- [ACTIVITY] Every line in the records below with the string "routing" is to be copied out.

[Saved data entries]
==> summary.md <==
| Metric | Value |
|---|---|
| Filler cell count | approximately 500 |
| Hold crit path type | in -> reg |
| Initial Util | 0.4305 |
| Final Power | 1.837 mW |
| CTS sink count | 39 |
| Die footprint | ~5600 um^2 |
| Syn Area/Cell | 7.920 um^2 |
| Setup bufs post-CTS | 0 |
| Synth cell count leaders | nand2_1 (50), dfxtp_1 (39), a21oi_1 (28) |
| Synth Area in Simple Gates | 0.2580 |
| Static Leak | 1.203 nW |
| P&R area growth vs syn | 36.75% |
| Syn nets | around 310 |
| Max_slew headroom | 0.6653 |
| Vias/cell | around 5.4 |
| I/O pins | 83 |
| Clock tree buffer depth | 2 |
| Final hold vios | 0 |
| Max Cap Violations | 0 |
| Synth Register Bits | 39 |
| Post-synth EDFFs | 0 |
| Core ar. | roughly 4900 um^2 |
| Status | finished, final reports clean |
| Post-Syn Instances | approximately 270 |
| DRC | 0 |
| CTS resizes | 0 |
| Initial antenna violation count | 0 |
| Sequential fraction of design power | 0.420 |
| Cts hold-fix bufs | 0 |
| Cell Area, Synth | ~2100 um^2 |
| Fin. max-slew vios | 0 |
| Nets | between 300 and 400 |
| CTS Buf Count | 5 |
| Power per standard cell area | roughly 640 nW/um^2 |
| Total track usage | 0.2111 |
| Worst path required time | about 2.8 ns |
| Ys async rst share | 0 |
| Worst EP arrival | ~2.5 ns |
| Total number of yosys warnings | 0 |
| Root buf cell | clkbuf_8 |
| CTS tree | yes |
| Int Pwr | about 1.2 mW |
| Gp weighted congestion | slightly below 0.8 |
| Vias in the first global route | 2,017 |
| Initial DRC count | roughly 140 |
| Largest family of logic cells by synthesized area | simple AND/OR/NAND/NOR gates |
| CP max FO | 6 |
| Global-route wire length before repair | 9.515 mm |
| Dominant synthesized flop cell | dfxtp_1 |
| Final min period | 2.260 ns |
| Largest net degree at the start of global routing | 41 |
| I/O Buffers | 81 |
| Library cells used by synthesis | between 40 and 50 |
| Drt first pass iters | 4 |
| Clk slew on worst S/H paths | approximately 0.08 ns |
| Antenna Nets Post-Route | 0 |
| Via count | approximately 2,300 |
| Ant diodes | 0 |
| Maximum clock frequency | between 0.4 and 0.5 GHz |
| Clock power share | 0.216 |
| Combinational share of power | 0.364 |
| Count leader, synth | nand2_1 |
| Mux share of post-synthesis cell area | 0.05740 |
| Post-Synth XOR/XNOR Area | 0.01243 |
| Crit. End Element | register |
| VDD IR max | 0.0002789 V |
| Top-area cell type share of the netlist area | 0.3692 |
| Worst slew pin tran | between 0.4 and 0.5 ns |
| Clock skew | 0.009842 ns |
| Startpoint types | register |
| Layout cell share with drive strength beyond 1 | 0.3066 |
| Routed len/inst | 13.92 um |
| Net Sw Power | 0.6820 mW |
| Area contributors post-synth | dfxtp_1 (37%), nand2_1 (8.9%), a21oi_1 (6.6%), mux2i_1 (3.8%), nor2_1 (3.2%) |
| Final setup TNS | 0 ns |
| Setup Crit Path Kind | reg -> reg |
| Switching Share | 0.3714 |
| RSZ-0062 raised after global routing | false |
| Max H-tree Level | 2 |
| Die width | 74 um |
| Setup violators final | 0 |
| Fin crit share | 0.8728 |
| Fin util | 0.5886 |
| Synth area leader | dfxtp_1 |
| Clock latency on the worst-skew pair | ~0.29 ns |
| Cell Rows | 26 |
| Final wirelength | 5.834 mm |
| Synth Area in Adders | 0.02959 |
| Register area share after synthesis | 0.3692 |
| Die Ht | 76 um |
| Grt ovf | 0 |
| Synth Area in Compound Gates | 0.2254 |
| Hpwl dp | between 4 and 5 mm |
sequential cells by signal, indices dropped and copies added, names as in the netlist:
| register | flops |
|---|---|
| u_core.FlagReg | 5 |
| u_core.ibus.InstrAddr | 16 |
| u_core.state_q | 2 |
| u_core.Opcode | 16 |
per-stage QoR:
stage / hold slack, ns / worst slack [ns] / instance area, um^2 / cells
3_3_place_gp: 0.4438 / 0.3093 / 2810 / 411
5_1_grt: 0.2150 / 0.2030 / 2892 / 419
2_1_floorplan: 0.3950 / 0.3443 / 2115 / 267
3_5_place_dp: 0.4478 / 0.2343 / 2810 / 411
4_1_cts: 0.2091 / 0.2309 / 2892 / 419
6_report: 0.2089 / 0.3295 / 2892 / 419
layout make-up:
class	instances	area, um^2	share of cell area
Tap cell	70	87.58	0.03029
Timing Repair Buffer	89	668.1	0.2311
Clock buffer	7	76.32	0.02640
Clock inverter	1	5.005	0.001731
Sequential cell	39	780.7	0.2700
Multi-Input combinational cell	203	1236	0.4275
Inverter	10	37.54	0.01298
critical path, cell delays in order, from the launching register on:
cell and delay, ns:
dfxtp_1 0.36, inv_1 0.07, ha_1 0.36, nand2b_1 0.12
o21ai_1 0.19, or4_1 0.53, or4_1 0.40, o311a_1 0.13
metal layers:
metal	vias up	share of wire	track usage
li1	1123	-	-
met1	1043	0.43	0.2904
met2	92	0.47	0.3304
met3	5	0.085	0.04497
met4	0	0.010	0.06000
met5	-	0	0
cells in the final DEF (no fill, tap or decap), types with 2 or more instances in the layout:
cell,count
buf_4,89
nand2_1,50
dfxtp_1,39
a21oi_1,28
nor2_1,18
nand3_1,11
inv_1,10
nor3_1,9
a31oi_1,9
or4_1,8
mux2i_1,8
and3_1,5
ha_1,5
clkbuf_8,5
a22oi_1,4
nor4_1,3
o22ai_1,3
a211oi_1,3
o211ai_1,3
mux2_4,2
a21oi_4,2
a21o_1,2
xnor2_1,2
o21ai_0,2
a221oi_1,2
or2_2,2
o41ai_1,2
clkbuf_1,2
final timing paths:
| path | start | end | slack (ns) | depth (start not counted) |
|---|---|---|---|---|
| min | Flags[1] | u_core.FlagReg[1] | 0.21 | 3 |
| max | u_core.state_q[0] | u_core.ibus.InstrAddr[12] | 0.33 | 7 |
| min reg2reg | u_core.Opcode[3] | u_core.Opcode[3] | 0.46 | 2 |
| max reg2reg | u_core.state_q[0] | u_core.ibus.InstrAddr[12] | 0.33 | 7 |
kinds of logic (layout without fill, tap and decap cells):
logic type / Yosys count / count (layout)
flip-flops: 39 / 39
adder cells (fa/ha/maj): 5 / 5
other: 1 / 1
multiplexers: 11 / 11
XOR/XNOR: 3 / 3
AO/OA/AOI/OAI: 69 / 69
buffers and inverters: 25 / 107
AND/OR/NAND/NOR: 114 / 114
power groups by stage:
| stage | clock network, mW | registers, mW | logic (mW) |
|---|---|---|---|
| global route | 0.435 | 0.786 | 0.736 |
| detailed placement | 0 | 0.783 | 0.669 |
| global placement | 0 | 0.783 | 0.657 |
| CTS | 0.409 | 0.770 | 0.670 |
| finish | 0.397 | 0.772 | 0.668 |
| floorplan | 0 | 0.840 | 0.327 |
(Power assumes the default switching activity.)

- [ANSWER FOR THE TASK]
| Largest net degree at the start of global routing | 41 |
| RSZ-0062 raised after global routing | false |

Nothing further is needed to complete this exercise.